What to produce - Every single entry must be restated word for word.
§ §
This is an optimization exercise on Yosys and OpenROAD, whose aim is small area, not a production implementation.
At most, simulation tests tie the RTL to the original design; equivalence was not proved.
Power figures rest on the tool's default switching activity, not on a simulated workload.

==> inputs of quartz <==
## riscv_cpu
module riscv_cpu (
    input wire clk,
    input wire rst,
    input wire [31:0] module_instr_in,
    input wire [31:0] module_read_data_in,
    output wire [31:0] module_pc_out,
    output wire [31:0] module_wr_data_out,
    output wire module_mem_wr_en,
    output wire module_mem_rd_en,
    output wire [31:0] module_read_addr,
    output wire [31:0] module_write_addr,
    output wire [3:0] module_write_byte_enable,
    output wire [2:0] module_load_type,
    input wire timer_interrupt,
    input wire software_interrupt,
    input wire external_interrupt,
    input wire icache_stall,
    output wire fence_i_signal
);
clock: 10.0 ns
lec_check: 0
cap_margin: 0
core_margin: 2
core_utilization: 30
cts_cluster_diameter: 70
cts_cluster_size: 30
slew_margin: 0
synth_hierarchical: 1
run.sh (not shown) runs the stock make flow with config.mk's settings and CLKGATE_MAP_FILE= SYNTH_SCRIPT=/design/flow/synth_recipe.tcl, a recipe that flattens the netlist after the stock synthesis.
==> zinc (differences from quartz) <==
--- a/flow/design.v
+++ b/flow/design.v
@@ -346,16 +346,17 @@
     reg  [31:0] shin, shout;
     always @(*) begin
         for (k = 0; k < 32; k = k + 1) shin[k] = shl ? rs1[31-k] : rs1[k];
     end
     wire [31:0] shr = $signed({f7[5] & ~shl & rs1[31], shin}) >>> opb[4:0];
     always @(*) begin
-        for (k = 0; k < 32; k = k + 1) shout[k] = shl ? shr[31-k] : shr[k];
+        for (k = 0; k < 32; k = k + 1) shout[k] = shr[31-k];
     end
     wire [31:0] alu = ({32{f3 == 3'd0}} & sum[31:0]) |
-                      ({32{f3[1:0] == 2'd1}} & shout) |
+                      ({32{f3 == 3'd1}} & shout) |
+                      ({32{f3 == 3'd5}} & shr) |
                       ({32{f3[2:1] == 2'b01}} & {31'b0, lt}) |
                       ({32{f3[2] & ~f3[0]}} & sump[31:0]) |
                       ({32{f3[2] & f3[1]}} & sumg[31:0]);
     wire [28:0] pcm8;
     rdec #(29) dec_pc (.a(pc[31:3]), .s(pcm8));
     wire [31:0] e_pc = {pcm8, pc[2:0]};
==> flow/flow/run.sh (new file) <==
#!/bin/bash
# The standard layout (the standard.sh, standard synthesis unchanged) with
# three changes after synthesis:
#  - port buffers use the smallest buffer cell instead of clkdlybuf4s50_1;
#  - CTS clusters up to 30 sinks within 80 um and inserts no dummy loads;
#  - power recovery after global routing downsizes cells on paths with slack.
# The make output of every step goes to run_std.log here; each ORFS tool keeps
# its own log under orfs/logs/.
set -euo pipefail
bash standard.sh \
  "BUFFER_PORTS_ARGS=-buffer_cell sky130_fd_sc_hd__buf_1" \
  "CTS_ARGS=-sink_clustering_enable -repair_clock_nets -sink_clustering_size 30 -sink_clustering_max_diameter 80 -dont_use_dummy_load" \
  "RECOVER_POWER=100" \
  finish > run_std.log 2>&1
==> flow/standard.sh (new file) <==
#!/bin/bash
# synth_recipe.tcl (not shown) runs the flow's synth.tcl, then flattens the netlist and writes it again
# the make line also repeats each setting of config.mk as NAME=value (left out here)
make -C /OpenROAD-flow-scripts/flow DESIGN_CONFIG=/design/flow/config.mk WORK_HOME=/design/flow/orfs CLKGATE_MAP_FILE= SYNTH_SCRIPT=/design/flow/synth_recipe.tcl "${@:-finish}"
CAP_MARGIN = 20   (was 0)
CTS_CLUSTER_DIAMETER = not set   (was 70)
CTS_CLUSTER_SIZE = not set   (was 30)
SLEW_MARGIN = 20   (was 0)
removed: flow/run.sh
==> summary of the runs <==
In zinc the synthesized cell count is higher than in quartz, by 2.1%.
Total power: quartz is higher than zinc (11%).
Critical path depth is the same in zinc and quartz.
zinc finished with capacitance limit, slew limit left. quartz completed with no timing, DRC or antenna violations.
Of zinc and quartz, quartz has the higher utilization (gap 1.3 points).
Against zinc, the clock power of quartz is larger by 39%.
Against zinc, the final area of quartz is higher by about 3.4%.
No run of this note included a check of the RTL's function; only the layout flow was run.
§ §
Response for this exercise -
This is an optimization exercise on Yosys and OpenROAD, whose aim is small area, not a production implementation.
At most, simulation tests tie the RTL to the original design; equivalence was not proved.
Power figures rest on the tool's default switching activity, not on a simulated workload.

==> inputs of quartz <==
## riscv_cpu
module riscv_cpu (
    input wire clk,
    input wire rst,
    input wire [31:0] module_instr_in,
    input wire [31:0] module_read_data_in,
    output wire [31:0] module_pc_out,
    output wire [31:0] module_wr_data_out,
    output wire module_mem_wr_en,
    output wire module_mem_rd_en,
    output wire [31:0] module_read_addr,
    output wire [31:0] module_write_addr,
    output wire [3:0] module_write_byte_enable,
    output wire [2:0] module_load_type,
    input wire timer_interrupt,
    input wire software_interrupt,
    input wire external_interrupt,
    input wire icache_stall,
    output wire fence_i_signal
);
clock: 10.0 ns
lec_check: 0
cap_margin: 0
core_margin: 2
core_utilization: 30
cts_cluster_diameter: 70
cts_cluster_size: 30
slew_margin: 0
synth_hierarchical: 1
run.sh (not shown) runs the stock make flow with config.mk's settings and CLKGATE_MAP_FILE= SYNTH_SCRIPT=/design/flow/synth_recipe.tcl, a recipe that flattens the netlist after the stock synthesis.
==> zinc (differences from quartz) <==
--- a/flow/design.v
+++ b/flow/design.v
@@ -346,16 +346,17 @@
     reg  [31:0] shin, shout;
     always @(*) begin
         for (k = 0; k < 32; k = k + 1) shin[k] = shl ? rs1[31-k] : rs1[k];
     end
     wire [31:0] shr = $signed({f7[5] & ~shl & rs1[31], shin}) >>> opb[4:0];
     always @(*) begin
-        for (k = 0; k < 32; k = k + 1) shout[k] = shl ? shr[31-k] : shr[k];
+        for (k = 0; k < 32; k = k + 1) shout[k] = shr[31-k];
     end
     wire [31:0] alu = ({32{f3 == 3'd0}} & sum[31:0]) |
-                      ({32{f3[1:0] == 2'd1}} & shout) |
+                      ({32{f3 == 3'd1}} & shout) |
+                      ({32{f3 == 3'd5}} & shr) |
                       ({32{f3[2:1] == 2'b01}} & {31'b0, lt}) |
                       ({32{f3[2] & ~f3[0]}} & sump[31:0]) |
                       ({32{f3[2] & f3[1]}} & sumg[31:0]);
     wire [28:0] pcm8;
     rdec #(29) dec_pc (.a(pc[31:3]), .s(pcm8));
     wire [31:0] e_pc = {pcm8, pc[2:0]};
==> flow/flow/run.sh (new file) <==
#!/bin/bash
# The standard layout (the standard.sh, standard synthesis unchanged) with
# three changes after synthesis:
#  - port buffers use the smallest buffer cell instead of clkdlybuf4s50_1;
#  - CTS clusters up to 30 sinks within 80 um and inserts no dummy loads;
#  - power recovery after global routing downsizes cells on paths with slack.
# The make output of every step goes to run_std.log here; each ORFS tool keeps
# its own log under orfs/logs/.
set -euo pipefail
bash standard.sh \
  "BUFFER_PORTS_ARGS=-buffer_cell sky130_fd_sc_hd__buf_1" \
  "CTS_ARGS=-sink_clustering_enable -repair_clock_nets -sink_clustering_size 30 -sink_clustering_max_diameter 80 -dont_use_dummy_load" \
  "RECOVER_POWER=100" \
  finish > run_std.log 2>&1
==> flow/standard.sh (new file) <==
#!/bin/bash
# synth_recipe.tcl (not shown) runs the flow's synth.tcl, then flattens the netlist and writes it again
# the make line also repeats each setting of config.mk as NAME=value (left out here)
make -C /OpenROAD-flow-scripts/flow DESIGN_CONFIG=/design/flow/config.mk WORK_HOME=/design/flow/orfs CLKGATE_MAP_FILE= SYNTH_SCRIPT=/design/flow/synth_recipe.tcl "${@:-finish}"
CAP_MARGIN = 20   (was 0)
CTS_CLUSTER_DIAMETER = not set   (was 70)
CTS_CLUSTER_SIZE = not set   (was 30)
SLEW_MARGIN = 20   (was 0)
removed: flow/run.sh
==> summary of the runs <==
In zinc the synthesized cell count is higher than in quartz, by 2.1%.
Total power: quartz is higher than zinc (11%).
Critical path depth is the same in zinc and quartz.
zinc finished with capacitance limit, slew limit left. quartz completed with no timing, DRC or antenna violations.
Of zinc and quartz, quartz has the higher utilization (gap 1.3 points).
Against zinc, the clock power of quartz is larger by 39%.
Against zinc, the final area of quartz is higher by about 3.4%.
No run of this note included a check of the RTL's function; only the layout flow was run.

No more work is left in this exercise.